TLDR
After years and years of Apple bugging me to upgrade to iCloud+, I finally jumped ship. The logical next step was to migrate from Google Photos to iCloud Photos. But let me tell you Maina, the process was not easy.
I knew I would likely need to get my data from Google Takeout and so I did. The process was straightforward despite Google seemingly never updating that page. In all honesty, the UX could be improved, and finding that page in the first place is its own challenge. It honestly feels buried on purpose.
Anyway, I downloaded my photos and that’s when I discovered every image file had a separate JSON file associated with it. Turns out the images didn’t have any metadata embedded in them and if I were to upload them as-is, all the images would show as being from the day of the download. The actual metadata was being stored in the JSON file. What a pain in the a-
However, I discovered there is an official migration option but lo and behold, Google didn’t offer it to me. I had to figure out how to somehow merge my photos and the metadata files. So it was back to the drawing board.
ExifTool emerged as the best option through my quick research with this article from Mathieu Legault (and others) shedding light on it. I didn’t end up using the guide because once again, Google did what they do best. They changed the metadata naming scheme with no backward compatibility, and somehow introduced filename inconsistencies too.

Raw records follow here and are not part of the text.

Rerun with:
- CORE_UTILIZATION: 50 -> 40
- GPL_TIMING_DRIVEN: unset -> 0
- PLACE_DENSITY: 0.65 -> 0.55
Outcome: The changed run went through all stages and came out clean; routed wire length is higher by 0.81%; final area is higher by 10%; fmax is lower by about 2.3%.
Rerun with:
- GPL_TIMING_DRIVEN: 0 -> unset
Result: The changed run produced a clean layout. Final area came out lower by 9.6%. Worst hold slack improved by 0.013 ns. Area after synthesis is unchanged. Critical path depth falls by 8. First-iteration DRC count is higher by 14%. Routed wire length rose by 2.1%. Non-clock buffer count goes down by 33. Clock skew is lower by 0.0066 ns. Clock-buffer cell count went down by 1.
This is an optimization exercise on Yosys and OpenROAD, whose aim is small area, a short achievable clock period and few clock cycles per item, not a production implementation.
Only simulation tests tie the RTL to the original design; equivalence was not proved.
No activity file was given, so power comes from the tool's default toggle rates.

[flow/run.sh]
#!/bin/bash
# synth_recipe.tcl (not shown) runs the flow's synth.tcl, then flattens the netlist and writes it again
# the make line also repeats each setting of config.mk as NAME=value (left out here)
make -C /OpenROAD-flow-scripts/flow DESIGN_CONFIG=/design/flow/config.mk WORK_HOME=/design/flow/orfs CLKGATE_MAP_FILE= SYNTH_SCRIPT=/design/flow/synth_recipe.tcl finish
[flow/config.mk]
export PLATFORM = sky130hd
export DESIGN_NAME = sorted_leaf_entry_table
export DESIGN_NICKNAME = sorted_leaf_entry_table
export VERILOG_FILES = /design/flow/design.v
export SDC_FILE = /design/flow/constraint.sdc
export NUM_CORES = 4
export LEC_CHECK = 0
export CAP_MARGIN = 20
export CORE_MARGIN = 2
export CORE_UTILIZATION = 25
export PLACE_DENSITY = 0.35
export SLEW_MARGIN = 20
[flow/constraint.sdc]
create_clock -name core_clock -period 6.0 [get_ports {clk}]
set_input_delay 1.2000 -clock core_clock [delete_from_list [all_inputs] [get_ports {clk}]]
set_output_delay 1.2000 -clock core_clock [all_outputs]
set_load 0.01 [all_outputs]
This design comes from an exercise in tuning for small area, a short achievable clock period and few clock cycles per item on the open sky130 flow, not from production work. Only simulation tests tie the RTL to the original design; equivalence was not proved. Power and IR drop assume default switching activity.

## layer_slot_allocator
module layer_slot_allocator #(
   parameter int SLOTS = lsa_pkg::SLOTS_DEF,
   parameter int POOLS = lsa_pkg::POOLS_DEF
) (
   input  logic             clock,
   input  logic             reset,
   input  logic             req_valid,
   output logic             req_stall,
   input  logic [7:0]       req_data,
   output logic             rsp_valid,
   input  logic             rsp_stall,
   output logic [15:0]      rsp_data
);
Size: ~2900 cells after synthesis, about 30 I/O pins, about 41000 sq um of cells after synthesis.
export LEC_CHECK = 0
export CAP_MARGIN = 20
export CORE_MARGIN = 2
export CORE_UTILIZATION = 60
export CTS_BUF_LIST = sky130_fd_sc_hd__clkbuf_16
export CTS_CLUSTER_DIAMETER = 90
export CTS_CLUSTER_SIZE = 28
export SETUP_SLACK_MARGIN = 2.9
export SLEW_MARGIN = 20
create_clock -name core_clock -period 5.0 [get_ports {clock}]
run.sh (not shown) runs the stock make flow with config.mk's settings and CLKGATE_MAP_FILE= SYNTH_SCRIPT=/design/flow/synth_recipe.tcl, a recipe that flattens the netlist after the stock synthesis.
Testbench counts at the start, summed over its fixed seeds: cycles 32,032, items 32,000.
Rerun with:
--- a/flow/design.v
+++ b/flow/design.v
@@ -148,21 +148,20 @@
    logic [7:0] ra_ff;
    logic [7:0] mba_ff;
    logic       vd_ff;
    logic [7:0] rd_ff;
    logic       md_ff;
    logic       eq_rel_ff;
    logic       eq_hd_ff;
-   logic       fw_pop_ff;       
-   logic       fw_first_ff;     
    logic       cw_v_ff;
    logic       cw_pool_ff;
    logic       cw_push_ff;
    logic [5:0] cw_slot_ff;
    logic [6:0] cw_pos_ff;
+   logic       cw_first_ff;
    logic       cw2_v_ff;
    logic       cw2_pool_ff;
    logic       cw2_push_ff;
    logic [5:0] cw2_slot_ff;
    logic [1:0] cw_pop_p_ff;
    logic [1:0] cw_push_p_ff;
    logic [1:0][6:0] fill_ff;     
@@ -239,17 +238,17 @@
    logic [15:0] d_res;
    logic       commit;
    assign d_act  = rd_ff[7];
    assign d_pool = rd_ff[6];
    assign d_slot = rd_ff[5:0];
    assign d_mark = eq_rel_ff ? 1'b1 : eq_hd_ff ? 1'b0 : md_ff;
    always_comb begin
-      if (fw_pop_ff) begin
+      if (cw_v_ff && (cw_pool_ff == d_pool) && !cw_push_ff) begin
          d_head = head_nx[d_pool];
-      end else if (fw_first_ff) begin
+      end else if (cw_v_ff && (cw_pool_ff == d_pool) && cw_push_ff && cw_first_ff) begin
          d_head = cw_slot_ff;
       end else begin
          d_head = head[d_pool];
       end
    end
    assign d_hw    = hw_ff[d_pool];
    assign d_hw1   = d_hw + 7'd1;
@@ -279,19 +278,16 @@
    logic eq_h1;
    logic eq_hc;
    assign eq_h0    = (a1_slot == head[a1_pool]);
    assign eq_h1    = (a1_slot == head_nx[a1_pool]);
    assign eq_hc    = (a1_slot == cw_slot_ff);
    assign eq_rel_c = commit && d_rel && (a1_pool == d_pool) && (a1_slot == d_slot);
    assign eq_hd_c  = commit && d_reuse && (a1_pool == d_pool) &&
-                     (fw_pop_ff ? eq_h1 : fw_first_ff ? eq_hc : eq_h0);
-   logic fw_pop_c;
-   logic fw_first_c;
-   assign fw_pop_c   = commit && d_reuse && (a1_pool == d_pool);
-   assign fw_first_c = commit && d_rel && empty_ff[d_pool] && (a1_pool == d_pool);
+                     ((cw_v_ff && (cw_pool_ff == d_pool) && !cw_push_ff) ? eq_h1 :
+                      (cw_v_ff && (cw_pool_ff == d_pool) && cw_push_ff && cw_first_ff) ? eq_hc : eq_h0);
    logic hand;
    logic q0_free;
    logic q0v_n;
    logic q1v_n;
    assign hand    = q0v_ff && !rsp_stall;
    assign q0_free = !q0v_ff || hand;
    assign q0v_n   = q0_free ? (q1v_ff || commit) : 1'b1;
@@ -340,31 +336,28 @@
          r1_ff     <= req_data;
          ra_ff     <= r1_ff;
          mba_ff    <= part_c;
          rd_ff     <= ra_ff;
          md_ff     <= a1_mark;
          eq_rel_ff <= eq_rel_c;
          eq_hd_ff  <= eq_hd_c;
-         fw_pop_ff   <= fw_pop_c;
-         fw_first_ff <= fw_first_c;
       end else begin
          eq_rel_ff <= 1'b0;
          eq_hd_ff  <= 1'b0;
-         fw_pop_ff   <= 1'b0;
-         fw_first_ff <= 1'b0;
          mba_ff    <= {8{a1_mark}};
          md_ff     <= d_mark;
       end
       cw2_pool_ff <= cw_pool_ff;
       cw2_push_ff <= cw_push_ff;
       cw2_slot_ff <= cw_slot_ff;
       cw_pool_ff <= d_pool;
       cw_push_ff <= d_act;
       cw_slot_ff <= d_act ? d_slot : d_head;
       cw_pos_ff  <= d_fill;
+      cw_first_ff <= empty_ff[d_pool];
    end
    for (genvar p = 0; p < 2; p++) begin : g_pool
       logic sel;
       logic pop_p;
       logic push_p;
       logic fresh_p;
       assign sel     = commit && (d_pool == p);
Effect: The new run finished with timing, DRC and antenna clean; design area increases slightly; total power hardly moves; maximum frequency decreases by a little under a tenth; cell count decreases slightly; utilization increases by 1.2 points; wire length increases slightly; global-route usage increases by 0.77 points; setup slack gets worse by 0.17 ns.
Testbench counts after the change, summed over its fixed seeds: cycles 32,032, items 32,000.

## re-timing with driven ports
The results above use ideal ports. As a check the final layouts listed here were re-extracted and re-timed, cells and wires unchanged. Step 1: set_driving_cell puts a clkbuf_16 on clock and a buf_2 on each other input, an assumption about the parent block. Step 2 times the ports against the registers' clock, not the clock port: input delays grow and output delays shrink by t, the midpoint of the rising clock arrivals with the driver on. Three values: ideal, step 1, step 2; two values: the first two.
run	shift t [ns]	slack for setup (ns)	worst setup path after step 2	latest minus earliest clock arrival (ns)	worst slew at a driven data input, ns
the first run	0.679	2.830 / 2.764 / 2.484	input to register	0.050 / 0.050	0.08
the second run	0.690	2.660 / 2.591 / 2.588	input to register	0.026 / 0.026	0.15
After both steps setup and hold are still met in every run listed. For the first run, which loses most, drivers alone change the setup slack by -0.066 ns; drivers and shift together by -0.346 ns.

I wasn’t the only one in this boat, so it was only a short time before I stumbled upon an elegant solution by Rodrigo Panachi. He had a simple Ruby script to fix the filenames before using ExifTool. That gave me the idea that perhaps there may be newer scripts out there that did everything.
That’s when I found what I was looking for, a tool called google-photos-migrate. It could do exactly what I wanted. It resolves the filename issue, finds duplicates, moves errored images to a separate folder, and of course corrects the photo metadata. The hassle afterwards is that if you already had some images on iCloud Photos, it would take some time for duplicates to surface and even longer to accurately recognise faces or even recognise them at all.
But at least all your photos AND their metadata finally made it to your new home.